Assignment
Go to the line containing "sync2_q | 2 |" in the records below and print it and every following line exactly, on through the line containing "worst max register", then stop.

Dataset content
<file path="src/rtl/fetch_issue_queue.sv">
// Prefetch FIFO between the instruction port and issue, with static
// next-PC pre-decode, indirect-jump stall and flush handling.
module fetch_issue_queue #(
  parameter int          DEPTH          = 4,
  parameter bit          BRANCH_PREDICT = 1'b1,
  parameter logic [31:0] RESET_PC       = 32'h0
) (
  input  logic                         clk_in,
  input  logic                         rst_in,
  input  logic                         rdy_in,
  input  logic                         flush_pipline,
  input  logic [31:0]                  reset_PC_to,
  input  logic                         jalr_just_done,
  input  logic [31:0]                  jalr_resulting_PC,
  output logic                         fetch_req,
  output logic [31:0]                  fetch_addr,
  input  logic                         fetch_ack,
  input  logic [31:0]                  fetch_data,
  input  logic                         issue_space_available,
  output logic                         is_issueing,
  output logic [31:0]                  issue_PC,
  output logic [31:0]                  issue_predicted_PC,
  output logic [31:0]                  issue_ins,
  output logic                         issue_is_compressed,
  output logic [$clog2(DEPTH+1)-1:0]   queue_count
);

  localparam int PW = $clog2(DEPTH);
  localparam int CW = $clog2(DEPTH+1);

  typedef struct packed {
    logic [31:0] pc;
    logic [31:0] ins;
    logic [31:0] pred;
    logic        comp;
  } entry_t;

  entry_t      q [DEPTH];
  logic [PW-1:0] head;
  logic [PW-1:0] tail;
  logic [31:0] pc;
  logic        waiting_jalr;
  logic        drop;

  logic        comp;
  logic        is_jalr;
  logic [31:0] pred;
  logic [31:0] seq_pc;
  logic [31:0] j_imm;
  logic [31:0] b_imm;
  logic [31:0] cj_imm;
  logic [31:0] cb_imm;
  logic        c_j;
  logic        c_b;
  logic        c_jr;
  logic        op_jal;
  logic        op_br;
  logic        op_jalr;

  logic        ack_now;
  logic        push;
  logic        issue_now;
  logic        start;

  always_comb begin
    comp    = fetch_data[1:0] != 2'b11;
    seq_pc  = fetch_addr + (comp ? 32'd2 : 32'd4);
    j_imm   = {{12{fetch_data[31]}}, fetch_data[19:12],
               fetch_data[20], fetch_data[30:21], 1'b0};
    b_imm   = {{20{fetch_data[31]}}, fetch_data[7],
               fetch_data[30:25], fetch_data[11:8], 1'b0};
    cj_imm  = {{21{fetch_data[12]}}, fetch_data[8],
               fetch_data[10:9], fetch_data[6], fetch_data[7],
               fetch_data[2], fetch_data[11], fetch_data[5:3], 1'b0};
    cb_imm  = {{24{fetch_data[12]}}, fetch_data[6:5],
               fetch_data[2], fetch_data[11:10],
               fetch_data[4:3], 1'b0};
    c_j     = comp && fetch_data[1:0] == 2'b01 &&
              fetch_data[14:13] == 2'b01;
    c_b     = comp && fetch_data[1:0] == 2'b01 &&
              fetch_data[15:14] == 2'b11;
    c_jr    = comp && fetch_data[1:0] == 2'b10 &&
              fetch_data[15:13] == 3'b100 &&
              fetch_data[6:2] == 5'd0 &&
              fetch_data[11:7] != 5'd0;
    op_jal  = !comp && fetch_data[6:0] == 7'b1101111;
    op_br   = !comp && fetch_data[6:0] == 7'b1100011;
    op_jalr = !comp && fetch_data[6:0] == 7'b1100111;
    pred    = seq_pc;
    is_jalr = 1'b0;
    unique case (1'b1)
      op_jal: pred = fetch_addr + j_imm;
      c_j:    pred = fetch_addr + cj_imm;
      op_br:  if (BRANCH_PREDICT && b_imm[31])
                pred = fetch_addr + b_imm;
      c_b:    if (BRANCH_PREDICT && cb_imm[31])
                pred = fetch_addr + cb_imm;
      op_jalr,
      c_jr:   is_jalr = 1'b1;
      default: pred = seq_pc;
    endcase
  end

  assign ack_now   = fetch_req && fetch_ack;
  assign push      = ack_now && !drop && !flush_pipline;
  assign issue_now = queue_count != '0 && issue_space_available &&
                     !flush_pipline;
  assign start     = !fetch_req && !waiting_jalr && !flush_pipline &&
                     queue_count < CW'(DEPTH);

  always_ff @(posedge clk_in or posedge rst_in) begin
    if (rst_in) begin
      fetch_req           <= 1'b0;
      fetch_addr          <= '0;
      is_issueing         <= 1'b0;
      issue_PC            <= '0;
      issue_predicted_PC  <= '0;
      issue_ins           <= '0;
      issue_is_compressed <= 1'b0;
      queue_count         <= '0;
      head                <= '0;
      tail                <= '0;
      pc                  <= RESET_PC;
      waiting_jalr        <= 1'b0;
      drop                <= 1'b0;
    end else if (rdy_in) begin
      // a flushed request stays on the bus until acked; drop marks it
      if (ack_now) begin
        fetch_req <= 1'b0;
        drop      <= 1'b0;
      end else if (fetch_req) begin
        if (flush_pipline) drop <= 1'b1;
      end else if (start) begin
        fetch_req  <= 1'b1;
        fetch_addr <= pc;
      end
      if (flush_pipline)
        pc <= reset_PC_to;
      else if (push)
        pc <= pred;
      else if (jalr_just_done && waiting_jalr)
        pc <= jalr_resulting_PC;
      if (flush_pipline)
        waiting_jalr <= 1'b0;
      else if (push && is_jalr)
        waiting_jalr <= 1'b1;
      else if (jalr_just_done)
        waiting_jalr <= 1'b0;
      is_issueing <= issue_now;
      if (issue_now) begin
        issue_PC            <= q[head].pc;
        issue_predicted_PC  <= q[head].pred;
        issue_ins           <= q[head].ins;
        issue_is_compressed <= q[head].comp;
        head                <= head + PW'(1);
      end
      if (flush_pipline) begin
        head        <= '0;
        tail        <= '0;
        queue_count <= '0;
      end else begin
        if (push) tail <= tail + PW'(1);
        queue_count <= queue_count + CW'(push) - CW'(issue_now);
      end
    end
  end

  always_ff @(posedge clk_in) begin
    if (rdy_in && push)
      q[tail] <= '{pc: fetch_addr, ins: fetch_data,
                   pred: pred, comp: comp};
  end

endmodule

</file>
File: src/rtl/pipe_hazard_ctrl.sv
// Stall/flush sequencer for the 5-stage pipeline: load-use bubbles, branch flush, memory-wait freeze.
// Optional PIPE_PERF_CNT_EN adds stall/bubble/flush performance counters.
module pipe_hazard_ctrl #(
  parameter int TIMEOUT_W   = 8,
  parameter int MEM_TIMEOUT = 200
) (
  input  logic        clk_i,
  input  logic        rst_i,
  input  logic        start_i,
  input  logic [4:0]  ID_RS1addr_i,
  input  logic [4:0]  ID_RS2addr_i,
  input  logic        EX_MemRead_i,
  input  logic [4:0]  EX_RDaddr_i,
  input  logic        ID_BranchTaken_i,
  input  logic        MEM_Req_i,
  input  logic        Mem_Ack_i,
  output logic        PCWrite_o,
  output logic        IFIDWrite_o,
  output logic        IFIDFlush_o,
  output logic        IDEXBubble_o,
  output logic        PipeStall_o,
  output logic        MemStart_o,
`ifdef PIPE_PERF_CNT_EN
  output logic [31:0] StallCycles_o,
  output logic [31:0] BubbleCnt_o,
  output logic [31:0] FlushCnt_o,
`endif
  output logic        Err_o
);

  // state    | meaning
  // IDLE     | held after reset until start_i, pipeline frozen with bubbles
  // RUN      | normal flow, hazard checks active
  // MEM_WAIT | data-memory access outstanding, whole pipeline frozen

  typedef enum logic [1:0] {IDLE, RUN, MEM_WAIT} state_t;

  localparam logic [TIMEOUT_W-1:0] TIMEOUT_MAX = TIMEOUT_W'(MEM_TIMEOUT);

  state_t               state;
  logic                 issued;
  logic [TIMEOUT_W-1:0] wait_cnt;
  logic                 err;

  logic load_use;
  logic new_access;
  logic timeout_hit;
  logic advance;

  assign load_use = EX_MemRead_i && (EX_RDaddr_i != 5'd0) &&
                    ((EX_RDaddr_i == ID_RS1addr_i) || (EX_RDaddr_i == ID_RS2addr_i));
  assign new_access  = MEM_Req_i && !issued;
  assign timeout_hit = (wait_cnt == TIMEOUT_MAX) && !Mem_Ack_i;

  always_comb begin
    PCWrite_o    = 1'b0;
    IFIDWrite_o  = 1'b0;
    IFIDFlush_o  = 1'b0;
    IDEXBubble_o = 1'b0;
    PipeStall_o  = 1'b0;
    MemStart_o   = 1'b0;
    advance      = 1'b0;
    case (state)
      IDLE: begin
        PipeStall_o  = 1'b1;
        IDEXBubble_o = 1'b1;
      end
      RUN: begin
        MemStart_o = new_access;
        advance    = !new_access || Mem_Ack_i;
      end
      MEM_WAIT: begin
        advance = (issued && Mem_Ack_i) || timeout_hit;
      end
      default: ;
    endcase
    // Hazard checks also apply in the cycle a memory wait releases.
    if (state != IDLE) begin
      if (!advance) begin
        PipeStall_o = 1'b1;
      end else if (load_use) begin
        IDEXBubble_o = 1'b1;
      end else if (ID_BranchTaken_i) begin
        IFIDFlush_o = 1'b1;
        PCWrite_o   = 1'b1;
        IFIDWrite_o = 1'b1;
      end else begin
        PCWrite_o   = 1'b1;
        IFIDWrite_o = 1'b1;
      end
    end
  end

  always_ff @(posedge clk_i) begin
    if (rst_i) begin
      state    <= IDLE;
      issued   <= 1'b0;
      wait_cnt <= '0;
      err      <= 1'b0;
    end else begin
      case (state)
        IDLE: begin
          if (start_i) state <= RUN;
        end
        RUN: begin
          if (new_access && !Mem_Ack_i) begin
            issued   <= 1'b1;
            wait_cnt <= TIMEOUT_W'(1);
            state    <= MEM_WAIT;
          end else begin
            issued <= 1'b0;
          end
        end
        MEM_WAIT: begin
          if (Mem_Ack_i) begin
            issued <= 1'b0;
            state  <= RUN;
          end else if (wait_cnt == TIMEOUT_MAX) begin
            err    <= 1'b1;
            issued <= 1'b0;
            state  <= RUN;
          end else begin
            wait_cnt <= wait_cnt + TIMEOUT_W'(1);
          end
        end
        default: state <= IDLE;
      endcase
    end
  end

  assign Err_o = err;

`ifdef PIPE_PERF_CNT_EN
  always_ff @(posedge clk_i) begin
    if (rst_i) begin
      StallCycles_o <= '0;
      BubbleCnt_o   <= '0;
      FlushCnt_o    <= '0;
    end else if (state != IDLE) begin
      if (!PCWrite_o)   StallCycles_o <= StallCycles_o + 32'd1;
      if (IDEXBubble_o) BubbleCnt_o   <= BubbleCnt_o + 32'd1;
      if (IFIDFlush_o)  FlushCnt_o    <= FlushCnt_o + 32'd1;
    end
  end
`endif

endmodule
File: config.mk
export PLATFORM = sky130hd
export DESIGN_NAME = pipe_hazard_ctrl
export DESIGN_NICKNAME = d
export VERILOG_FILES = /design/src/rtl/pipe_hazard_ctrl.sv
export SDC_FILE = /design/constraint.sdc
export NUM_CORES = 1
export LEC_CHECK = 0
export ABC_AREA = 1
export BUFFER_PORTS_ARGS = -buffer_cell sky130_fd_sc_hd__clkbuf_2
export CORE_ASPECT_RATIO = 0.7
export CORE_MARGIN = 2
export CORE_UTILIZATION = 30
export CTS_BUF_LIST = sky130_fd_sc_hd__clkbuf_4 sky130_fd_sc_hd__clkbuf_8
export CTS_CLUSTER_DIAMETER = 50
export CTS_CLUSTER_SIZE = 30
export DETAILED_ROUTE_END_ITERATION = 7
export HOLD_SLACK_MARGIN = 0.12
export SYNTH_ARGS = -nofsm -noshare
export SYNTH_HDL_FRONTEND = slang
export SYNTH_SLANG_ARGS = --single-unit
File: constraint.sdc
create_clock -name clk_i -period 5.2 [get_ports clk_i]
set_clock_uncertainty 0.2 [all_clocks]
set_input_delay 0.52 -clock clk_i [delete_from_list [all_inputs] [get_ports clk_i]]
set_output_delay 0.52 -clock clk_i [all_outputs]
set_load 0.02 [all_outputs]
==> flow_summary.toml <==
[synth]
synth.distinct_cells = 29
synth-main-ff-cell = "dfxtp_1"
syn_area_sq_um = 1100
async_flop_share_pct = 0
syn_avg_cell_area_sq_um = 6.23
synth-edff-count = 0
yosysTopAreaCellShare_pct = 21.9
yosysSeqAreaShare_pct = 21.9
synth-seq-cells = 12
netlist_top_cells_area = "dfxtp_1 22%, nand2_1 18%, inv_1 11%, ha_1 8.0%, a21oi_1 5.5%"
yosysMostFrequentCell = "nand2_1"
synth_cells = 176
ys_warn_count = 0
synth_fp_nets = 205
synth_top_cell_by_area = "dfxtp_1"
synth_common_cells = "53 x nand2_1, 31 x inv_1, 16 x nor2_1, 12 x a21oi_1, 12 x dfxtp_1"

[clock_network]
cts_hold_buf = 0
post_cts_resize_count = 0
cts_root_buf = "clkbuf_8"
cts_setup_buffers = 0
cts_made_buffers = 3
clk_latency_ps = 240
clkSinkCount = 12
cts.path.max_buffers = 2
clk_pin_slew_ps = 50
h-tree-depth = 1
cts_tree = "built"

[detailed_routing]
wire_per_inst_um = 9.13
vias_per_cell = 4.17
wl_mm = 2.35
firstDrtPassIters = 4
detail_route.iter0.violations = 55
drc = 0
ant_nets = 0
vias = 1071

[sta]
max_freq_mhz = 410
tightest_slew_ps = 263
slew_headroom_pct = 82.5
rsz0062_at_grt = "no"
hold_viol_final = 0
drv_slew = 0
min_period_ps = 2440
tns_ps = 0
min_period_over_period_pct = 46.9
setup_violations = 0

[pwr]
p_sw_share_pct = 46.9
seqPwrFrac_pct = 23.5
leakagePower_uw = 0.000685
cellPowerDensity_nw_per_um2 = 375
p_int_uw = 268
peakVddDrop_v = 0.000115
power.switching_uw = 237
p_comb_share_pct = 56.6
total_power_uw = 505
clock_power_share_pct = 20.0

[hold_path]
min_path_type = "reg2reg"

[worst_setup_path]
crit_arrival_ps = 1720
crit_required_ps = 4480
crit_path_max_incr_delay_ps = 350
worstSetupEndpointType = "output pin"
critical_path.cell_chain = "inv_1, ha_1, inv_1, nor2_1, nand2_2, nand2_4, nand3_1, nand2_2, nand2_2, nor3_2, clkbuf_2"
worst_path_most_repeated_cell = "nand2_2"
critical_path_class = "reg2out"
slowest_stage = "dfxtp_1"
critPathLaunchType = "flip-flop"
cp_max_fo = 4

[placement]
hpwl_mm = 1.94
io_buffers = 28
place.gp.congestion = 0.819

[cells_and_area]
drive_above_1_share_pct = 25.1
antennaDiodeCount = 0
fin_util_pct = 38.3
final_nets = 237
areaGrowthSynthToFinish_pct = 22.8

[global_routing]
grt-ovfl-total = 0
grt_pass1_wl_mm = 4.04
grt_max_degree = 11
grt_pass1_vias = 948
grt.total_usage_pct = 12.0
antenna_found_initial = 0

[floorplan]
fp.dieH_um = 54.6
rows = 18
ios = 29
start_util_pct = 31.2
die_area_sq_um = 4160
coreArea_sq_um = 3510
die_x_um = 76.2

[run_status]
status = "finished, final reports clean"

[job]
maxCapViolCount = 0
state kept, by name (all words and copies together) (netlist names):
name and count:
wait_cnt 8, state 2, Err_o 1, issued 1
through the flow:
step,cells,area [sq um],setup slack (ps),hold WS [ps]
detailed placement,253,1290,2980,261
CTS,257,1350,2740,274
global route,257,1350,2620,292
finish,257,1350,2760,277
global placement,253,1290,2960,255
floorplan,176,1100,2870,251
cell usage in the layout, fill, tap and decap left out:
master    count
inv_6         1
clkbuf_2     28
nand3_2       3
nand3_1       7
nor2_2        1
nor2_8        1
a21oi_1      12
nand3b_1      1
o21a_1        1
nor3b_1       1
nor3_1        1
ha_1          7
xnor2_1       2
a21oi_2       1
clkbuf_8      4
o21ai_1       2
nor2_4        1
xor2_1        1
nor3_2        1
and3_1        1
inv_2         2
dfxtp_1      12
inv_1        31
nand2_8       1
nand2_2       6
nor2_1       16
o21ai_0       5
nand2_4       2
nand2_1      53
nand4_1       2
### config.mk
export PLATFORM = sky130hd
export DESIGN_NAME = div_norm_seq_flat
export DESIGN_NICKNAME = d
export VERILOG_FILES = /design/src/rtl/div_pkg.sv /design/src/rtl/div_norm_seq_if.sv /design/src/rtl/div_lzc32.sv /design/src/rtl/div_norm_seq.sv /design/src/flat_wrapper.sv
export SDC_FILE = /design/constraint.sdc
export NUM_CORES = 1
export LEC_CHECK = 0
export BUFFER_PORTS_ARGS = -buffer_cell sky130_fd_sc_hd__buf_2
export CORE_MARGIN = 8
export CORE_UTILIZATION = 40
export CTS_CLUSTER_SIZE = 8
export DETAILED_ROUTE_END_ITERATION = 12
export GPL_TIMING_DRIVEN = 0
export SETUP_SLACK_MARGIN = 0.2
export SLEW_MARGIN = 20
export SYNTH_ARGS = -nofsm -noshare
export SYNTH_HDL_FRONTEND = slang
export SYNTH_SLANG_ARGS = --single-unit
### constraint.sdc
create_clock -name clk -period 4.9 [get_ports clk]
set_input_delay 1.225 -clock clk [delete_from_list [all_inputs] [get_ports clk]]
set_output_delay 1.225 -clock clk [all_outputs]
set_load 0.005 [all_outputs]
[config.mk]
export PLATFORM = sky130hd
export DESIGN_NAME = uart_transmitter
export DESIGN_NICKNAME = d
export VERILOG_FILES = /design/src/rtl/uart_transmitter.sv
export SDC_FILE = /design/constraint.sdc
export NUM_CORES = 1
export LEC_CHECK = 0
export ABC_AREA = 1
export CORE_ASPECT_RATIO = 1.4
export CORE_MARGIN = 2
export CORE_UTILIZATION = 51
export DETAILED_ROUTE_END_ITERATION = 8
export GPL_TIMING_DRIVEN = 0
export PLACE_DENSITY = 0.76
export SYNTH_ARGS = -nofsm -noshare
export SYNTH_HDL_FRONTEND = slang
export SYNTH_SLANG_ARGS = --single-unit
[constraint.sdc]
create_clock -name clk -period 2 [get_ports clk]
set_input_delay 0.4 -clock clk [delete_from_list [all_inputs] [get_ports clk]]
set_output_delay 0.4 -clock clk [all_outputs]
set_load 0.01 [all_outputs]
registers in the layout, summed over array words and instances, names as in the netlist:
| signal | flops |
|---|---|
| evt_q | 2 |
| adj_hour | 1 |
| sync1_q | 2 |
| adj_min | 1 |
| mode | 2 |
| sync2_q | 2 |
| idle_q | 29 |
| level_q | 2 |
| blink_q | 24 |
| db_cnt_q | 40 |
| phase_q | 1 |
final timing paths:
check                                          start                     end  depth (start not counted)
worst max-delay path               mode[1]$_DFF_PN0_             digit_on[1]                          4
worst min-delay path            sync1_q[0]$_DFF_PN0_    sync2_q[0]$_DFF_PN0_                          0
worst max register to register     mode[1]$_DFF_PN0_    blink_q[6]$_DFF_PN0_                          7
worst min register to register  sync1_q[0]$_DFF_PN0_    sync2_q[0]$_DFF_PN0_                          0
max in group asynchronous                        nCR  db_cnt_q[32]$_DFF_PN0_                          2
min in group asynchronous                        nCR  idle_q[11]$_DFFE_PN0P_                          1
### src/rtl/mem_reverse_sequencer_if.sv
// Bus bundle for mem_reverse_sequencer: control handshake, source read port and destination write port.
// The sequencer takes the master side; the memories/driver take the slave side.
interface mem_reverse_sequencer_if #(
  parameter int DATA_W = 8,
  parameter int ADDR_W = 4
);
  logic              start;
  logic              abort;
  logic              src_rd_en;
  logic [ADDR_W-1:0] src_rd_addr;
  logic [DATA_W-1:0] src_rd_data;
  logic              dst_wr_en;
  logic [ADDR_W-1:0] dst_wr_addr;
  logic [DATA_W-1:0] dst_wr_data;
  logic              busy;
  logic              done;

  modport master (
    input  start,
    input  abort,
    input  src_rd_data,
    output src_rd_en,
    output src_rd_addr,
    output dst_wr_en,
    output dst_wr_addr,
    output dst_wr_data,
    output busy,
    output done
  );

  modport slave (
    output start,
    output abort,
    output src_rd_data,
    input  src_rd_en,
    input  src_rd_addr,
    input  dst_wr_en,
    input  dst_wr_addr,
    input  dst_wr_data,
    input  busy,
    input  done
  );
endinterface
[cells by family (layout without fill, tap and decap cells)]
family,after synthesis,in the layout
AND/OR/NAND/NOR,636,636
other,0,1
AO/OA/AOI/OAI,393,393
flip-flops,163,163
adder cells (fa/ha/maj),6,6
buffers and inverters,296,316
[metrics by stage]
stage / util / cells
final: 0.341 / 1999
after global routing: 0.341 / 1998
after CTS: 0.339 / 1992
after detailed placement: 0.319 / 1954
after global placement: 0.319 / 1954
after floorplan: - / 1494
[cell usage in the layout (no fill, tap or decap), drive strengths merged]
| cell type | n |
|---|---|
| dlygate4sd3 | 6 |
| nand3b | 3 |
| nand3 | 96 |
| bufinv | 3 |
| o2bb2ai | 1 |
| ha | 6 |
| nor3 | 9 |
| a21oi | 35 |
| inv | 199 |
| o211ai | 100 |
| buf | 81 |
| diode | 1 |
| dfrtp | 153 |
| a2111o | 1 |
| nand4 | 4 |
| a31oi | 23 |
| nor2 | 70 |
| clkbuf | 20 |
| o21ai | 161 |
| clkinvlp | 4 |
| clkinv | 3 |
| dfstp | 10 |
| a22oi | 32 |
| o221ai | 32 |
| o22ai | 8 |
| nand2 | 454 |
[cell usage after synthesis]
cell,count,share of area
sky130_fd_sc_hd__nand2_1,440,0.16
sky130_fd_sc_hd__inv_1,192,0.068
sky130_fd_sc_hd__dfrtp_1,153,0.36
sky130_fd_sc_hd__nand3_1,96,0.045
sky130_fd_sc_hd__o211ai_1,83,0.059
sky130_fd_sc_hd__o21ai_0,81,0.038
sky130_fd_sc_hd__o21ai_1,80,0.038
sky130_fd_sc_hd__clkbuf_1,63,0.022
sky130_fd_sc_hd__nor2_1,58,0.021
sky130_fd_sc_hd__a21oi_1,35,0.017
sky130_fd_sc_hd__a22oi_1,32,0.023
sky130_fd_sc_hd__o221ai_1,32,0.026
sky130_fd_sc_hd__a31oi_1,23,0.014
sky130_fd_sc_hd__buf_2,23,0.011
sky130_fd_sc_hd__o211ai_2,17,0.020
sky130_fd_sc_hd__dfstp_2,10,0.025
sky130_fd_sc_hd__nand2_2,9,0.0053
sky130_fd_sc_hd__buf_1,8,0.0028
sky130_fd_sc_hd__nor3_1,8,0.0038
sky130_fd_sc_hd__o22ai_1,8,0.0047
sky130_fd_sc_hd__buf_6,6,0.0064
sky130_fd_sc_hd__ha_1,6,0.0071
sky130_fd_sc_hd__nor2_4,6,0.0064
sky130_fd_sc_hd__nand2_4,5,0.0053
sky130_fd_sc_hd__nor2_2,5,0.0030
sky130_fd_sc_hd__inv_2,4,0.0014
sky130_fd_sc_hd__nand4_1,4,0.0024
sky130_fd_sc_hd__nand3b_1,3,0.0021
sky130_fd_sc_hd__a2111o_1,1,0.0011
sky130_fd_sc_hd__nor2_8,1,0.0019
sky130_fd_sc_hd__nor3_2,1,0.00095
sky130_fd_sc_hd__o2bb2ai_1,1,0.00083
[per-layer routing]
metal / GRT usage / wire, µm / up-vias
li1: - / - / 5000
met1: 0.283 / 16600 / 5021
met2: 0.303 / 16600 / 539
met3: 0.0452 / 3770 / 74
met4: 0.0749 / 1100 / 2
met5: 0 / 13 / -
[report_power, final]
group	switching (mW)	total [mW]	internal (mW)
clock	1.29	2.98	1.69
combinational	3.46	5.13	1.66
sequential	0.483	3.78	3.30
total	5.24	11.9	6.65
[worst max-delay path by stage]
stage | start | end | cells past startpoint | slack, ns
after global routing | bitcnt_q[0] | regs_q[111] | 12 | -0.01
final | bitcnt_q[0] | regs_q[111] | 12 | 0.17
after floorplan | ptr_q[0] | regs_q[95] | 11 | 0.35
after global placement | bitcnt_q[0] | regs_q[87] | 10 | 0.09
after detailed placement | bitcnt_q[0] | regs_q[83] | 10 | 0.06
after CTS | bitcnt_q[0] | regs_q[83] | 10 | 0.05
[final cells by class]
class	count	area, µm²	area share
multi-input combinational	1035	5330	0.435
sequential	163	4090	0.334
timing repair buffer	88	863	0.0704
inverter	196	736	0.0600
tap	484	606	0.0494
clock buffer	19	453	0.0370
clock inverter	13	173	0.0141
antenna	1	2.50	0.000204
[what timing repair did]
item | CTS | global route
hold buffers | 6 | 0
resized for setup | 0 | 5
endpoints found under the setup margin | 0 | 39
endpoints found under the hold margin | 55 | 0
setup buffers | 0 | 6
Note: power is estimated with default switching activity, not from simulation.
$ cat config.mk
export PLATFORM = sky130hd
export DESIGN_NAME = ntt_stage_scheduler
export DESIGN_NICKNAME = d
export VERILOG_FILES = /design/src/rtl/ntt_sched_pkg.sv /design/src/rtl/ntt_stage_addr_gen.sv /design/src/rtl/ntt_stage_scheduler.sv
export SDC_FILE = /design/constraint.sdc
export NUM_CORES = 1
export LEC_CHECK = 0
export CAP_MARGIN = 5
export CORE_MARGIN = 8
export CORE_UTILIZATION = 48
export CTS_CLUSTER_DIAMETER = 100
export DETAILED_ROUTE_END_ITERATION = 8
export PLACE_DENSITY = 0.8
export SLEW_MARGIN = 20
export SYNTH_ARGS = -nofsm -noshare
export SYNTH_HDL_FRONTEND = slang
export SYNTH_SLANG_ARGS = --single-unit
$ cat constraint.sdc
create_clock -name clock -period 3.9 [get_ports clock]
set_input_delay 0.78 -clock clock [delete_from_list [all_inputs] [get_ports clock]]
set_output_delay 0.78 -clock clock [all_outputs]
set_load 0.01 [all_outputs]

Solution to this exercise
| sync2_q | 2 |
| idle_q | 29 |
| level_q | 2 |
| blink_q | 24 |
| db_cnt_q | 40 |
| phase_q | 1 |
final timing paths:
check                                          start                     end  depth (start not counted)
worst max-delay path               mode[1]$_DFF_PN0_             digit_on[1]                          4
worst min-delay path            sync1_q[0]$_DFF_PN0_    sync2_q[0]$_DFF_PN0_                          0
worst max register to register     mode[1]$_DFF_PN0_    blink_q[6]$_DFF_PN0_                          7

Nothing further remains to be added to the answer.